Knead each piece nicely and shape them into evenly round and smooth balls. (See the fourth picture for reference.)

Cover the dough with plastic wrap and let it rest for an additional 15 minutes at room temperature.

6) Kneading and Shaping the Biscuit Dough

Roll out the cookie biscuit dough and cut it into 6 pieces.

Knead it well until it becomes smooth and slightly stretchy. Shape each piece into a round circle and then flatten them with a dough scraper. (Each piece should be around 10cm wide.)

After 15 minutes of resting, roll out the bread dough again and shape it into rounds.

Place the cookie biscuit dough onto the bread dough. Repeat this process with all 6 pieces.

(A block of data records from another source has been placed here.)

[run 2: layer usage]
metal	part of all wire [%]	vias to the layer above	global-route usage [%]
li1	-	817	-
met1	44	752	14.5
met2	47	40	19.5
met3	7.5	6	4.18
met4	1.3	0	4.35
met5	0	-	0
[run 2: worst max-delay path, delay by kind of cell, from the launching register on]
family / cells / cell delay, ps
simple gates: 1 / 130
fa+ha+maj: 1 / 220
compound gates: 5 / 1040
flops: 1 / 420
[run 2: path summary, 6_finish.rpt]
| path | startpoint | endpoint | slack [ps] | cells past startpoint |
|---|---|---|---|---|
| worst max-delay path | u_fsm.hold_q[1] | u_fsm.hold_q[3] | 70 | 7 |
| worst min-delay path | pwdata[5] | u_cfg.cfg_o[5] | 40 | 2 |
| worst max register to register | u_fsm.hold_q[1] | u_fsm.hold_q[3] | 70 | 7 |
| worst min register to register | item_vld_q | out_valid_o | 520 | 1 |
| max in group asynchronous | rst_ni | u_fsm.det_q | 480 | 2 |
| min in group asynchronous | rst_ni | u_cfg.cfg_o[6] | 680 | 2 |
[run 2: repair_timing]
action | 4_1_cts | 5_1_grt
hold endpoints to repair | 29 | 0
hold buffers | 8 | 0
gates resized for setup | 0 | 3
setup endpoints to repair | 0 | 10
### src/design/tlbpt_pkg.sv
// Package for the TLB and page-table translator.
// Holds sizes, the controller state type and the command/status structs.
package tlbpt_pkg;
    localparam int TlbEntries = 16;
    localparam int TlbIdxW    = 4;
    localparam int PageCount  = 256;
    localparam int PageW      = 8;
    localparam int FrameW     = 8;
    localparam int CountW     = 16;
    localparam int FillW      = 9;
    localparam logic [FillW-1:0]  MaxFrames = 9'd256;
    localparam logic [CountW-1:0] CountMax  = '1;

    typedef enum logic [3:0] {
        t_idle_s  = 4'd0,
        t_clear_s = 4'd1,
        t_rd_s    = 4'd2,
        t_look_s  = 4'd3,
        t_scan_s  = 4'd4,
        t_evict_s = 4'd5,
        t_out_s   = 4'd6
    } t_state;

    typedef struct packed {
        logic clear_step;
        logic load;
        logic read_page;
        logic decide;
        logic scan_start;
        logic scan_step;
        logic evict;
        logic out_load;
    } t_cmd;

    typedef struct packed {
        logic clear_done;
        logic tlb_hit;
        logic need_scan;
        logic scan_done;
    } t_status;
endpackage
`src/hdl/scbpa_pkg.sv`:
```
// shared constants, types and helpers for the size class block pool allocator
package scbpa_pkg;

    localparam int NUM_CLASSES      = 9;
    localparam int BLOCKS_PER_CLASS = 64;
    localparam int MIN_BLOCK_BYTES  = 32;
    localparam int HEAP_LIMIT       = 8192;
    localparam int FALLBACK_LIMIT   = 4096;

    localparam int SIZE_W = 16;
    localparam int CLS_W  = 4;
    localparam int IDX_W  = 6;
    localparam int CNT_W  = 7;
    localparam int ST_W   = 3;

    localparam int POOL_DEPTH = NUM_CLASSES * BLOCKS_PER_CLASS;
    localparam int ADDR_W     = $clog2(POOL_DEPTH);

    typedef enum logic [0:0] {
        KIND_ALLOC,
        KIND_FREE
    } t_kind;

    typedef enum logic [ST_W-1:0] {
        ST_ALLOC,
        ST_FREED,
        ST_ZERO,
        ST_HEAP,
        ST_EXHAUST,
        ST_DOUBLE,
        ST_BADCLASS
    } t_status;

    typedef struct packed {
        t_kind             kind;
        logic [SIZE_W-1:0] req_size;
        logic [CLS_W-1:0]  free_class;
        logic [IDX_W-1:0]  free_index;
    } t_request;

    typedef struct packed {
        t_status          status;
        logic [CLS_W-1:0] block_class;
        logic [IDX_W-1:0] pool_slot;
        logic [CNT_W-1:0] idle_left;
    } t_result;

    // classified command handed from the front end to the pool engine
    typedef enum logic [1:0] {
        OP_ALLOC,
        OP_FREE,
        OP_REPORT
    } t_op;

    typedef struct packed {
        t_op              op;
        t_status          status;
        logic [CLS_W-1:0] cls;
        logic [IDX_W-1:0] idx;
        logic             fb_ok;
    } t_cmd;

    typedef enum logic [1:0] {
        BK_CLEAR,
        BK_IDLE,
        BK_ACCESS
    } t_bk_state;

    function automatic logic [ADDR_W-1:0] pool_addr(input logic [CLS_W-1:0] cls,
                                                    input logic [IDX_W-1:0] idx);
        return ADDR_W'(cls) * ADDR_W'(BLOCKS_PER_CLASS) + ADDR_W'(idx);
    endfunction

endpackage

```
`src/hdl/scbpa_front.sv`:
```
// request front end: classifies requests and queues them for the pool engine
module scbpa_front (
    input  logic                i_clk,
    input  logic                i_rst_n,
    input  logic                i_push,
    output logic                o_full,
    input  scbpa_pkg::t_request i_req,
    input  logic                i_busy,
    output logic                o_cmd_valid,
    output scbpa_pkg::t_cmd     o_cmd,
    input  logic                i_cmd_pop
);

    scbpa_pkg::t_cmd                r_q [2];
    logic                           r_wptr;
    logic                           r_rptr;
    logic [1:0]                     r_cnt;
    scbpa_pkg::t_cmd                n_cmd;
    logic [scbpa_pkg::CLS_W-1:0]    first_cls;
    logic                           found;
    logic                           do_push;
    logic                           do_pop;

    // smallest class whose block size holds the request
    always_comb begin
        first_cls = '0;
        found     = 1'b0;
        for (int c = scbpa_pkg::NUM_CLASSES - 1; c >= 0; c--) begin
            if ((32'(scbpa_pkg::MIN_BLOCK_BYTES) << c) >= 32'(i_req.req_size)) begin
                first_cls = scbpa_pkg::CLS_W'(c);
                found     = 1'b1;
            end
        end
    end

    always_comb begin
        n_cmd        = '0;
        n_cmd.op     = scbpa_pkg::OP_REPORT;
        n_cmd.status = scbpa_pkg::ST_ZERO;
        if (i_req.kind == scbpa_pkg::KIND_FREE) begin
            n_cmd.cls = i_req.free_class;
            n_cmd.idx = i_req.free_index;
            if (32'(i_req.free_class) >= 32'(scbpa_pkg::NUM_CLASSES) ||
                32'(i_req.free_index) >= 32'(scbpa_pkg::BLOCKS_PER_CLASS)) begin
                n_cmd.status = scbpa_pkg::ST_BADCLASS;
            end else begin
                n_cmd.op = scbpa_pkg::OP_FREE;
            end
        end else if (i_req.req_size == '0) begin
            n_cmd.status = scbpa_pkg::ST_ZERO;
        end else if (32'(i_req.req_size) > 32'(scbpa_pkg::HEAP_LIMIT)) begin
            n_cmd.status = scbpa_pkg::ST_HEAP;
        end else if (!found) begin
            n_cmd.status = scbpa_pkg::ST_EXHAUST;
        end else begin
            n_cmd.op    = scbpa_pkg::OP_ALLOC;
            n_cmd.cls   = first_cls;
            n_cmd.fb_ok = (32'(i_req.req_size) <= 32'(scbpa_pkg::FALLBACK_LIMIT)) &&
                          (32'(first_cls) + 32'd1 < 32'(scbpa_pkg::NUM_CLASSES));
        end
    end

    assign o_full      = (r_cnt == 2'd2) || i_busy;
    assign do_push     = i_push && !o_full;
    assign do_pop      = i_cmd_pop && (r_cnt != 2'd0);
    assign o_cmd_valid = (r_cnt != 2'd0);
    assign o_cmd       = r_q[r_rptr];

    always_ff @(posedge i_clk) begin
        if (!i_rst_n) begin
            r_wptr <= 1'b0;
            r_rptr <= 1'b0;
            r_cnt  <= 2'd0;
        end else begin
            if (do_push) begin
                r_wptr <= ~r_wptr;
            end
            if (do_pop) begin
                r_rptr <= ~r_rptr;
            end
            case ({do_push, do_pop})
                2'b10:   r_cnt <= r_cnt + 2'd1;
                2'b01:   r_cnt <= r_cnt - 2'd1;
                default: r_cnt <= r_cnt;
            endcase
        end
    end

    always_ff @(posedge i_clk) begin
        if (do_push) begin
            r_q[r_wptr] <= n_cmd;
        end
    end

endmodule

```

Dip the top of the now-formed melon pan into a bowl of granulated sugar. Hold the bottom side of the biscuit dough to spread the sugar around evenly.

Using a dough scraper or knife, score the biscuit dough surface diagonally in a 3 by 3 pattern to give the bread its melon appeal.

Note: Making the cookie biscuit dough can be a bit tricky. It is important to knead, smooth, and stretch out the biscuit dough before shaping it to avoid cracks while baking.

7) Resting the Melon Pan

Place the shaped melon pan onto a baking sheet and cover it with plastic wrap. Put the dough in a warm place (around 40°C or 104°F) for 20-25 minutes.

In the meantime, preheat the oven to 180°C (350°F).

8) Baking the Melon Pan

Bake at 180°C (350°F) for 10 minutes, then lower the temperature to 160°C (320°F) and bake for another 5 minutes until done!

Tip: You’ll know your melon pan are fully baked when the bottom of the bread turns light brown. If it remains white, bake for another 1-2 minutes.

Notes about storing melon pan: Melon pan tastes best when eaten fresh. If you can’t consume them all at once, you can freeze the leftovers in a freezer bag for 2-3 weeks. Reheat them by microwaving for 30-50 seconds or popping them into your toaster oven for a minute or two to crisp up.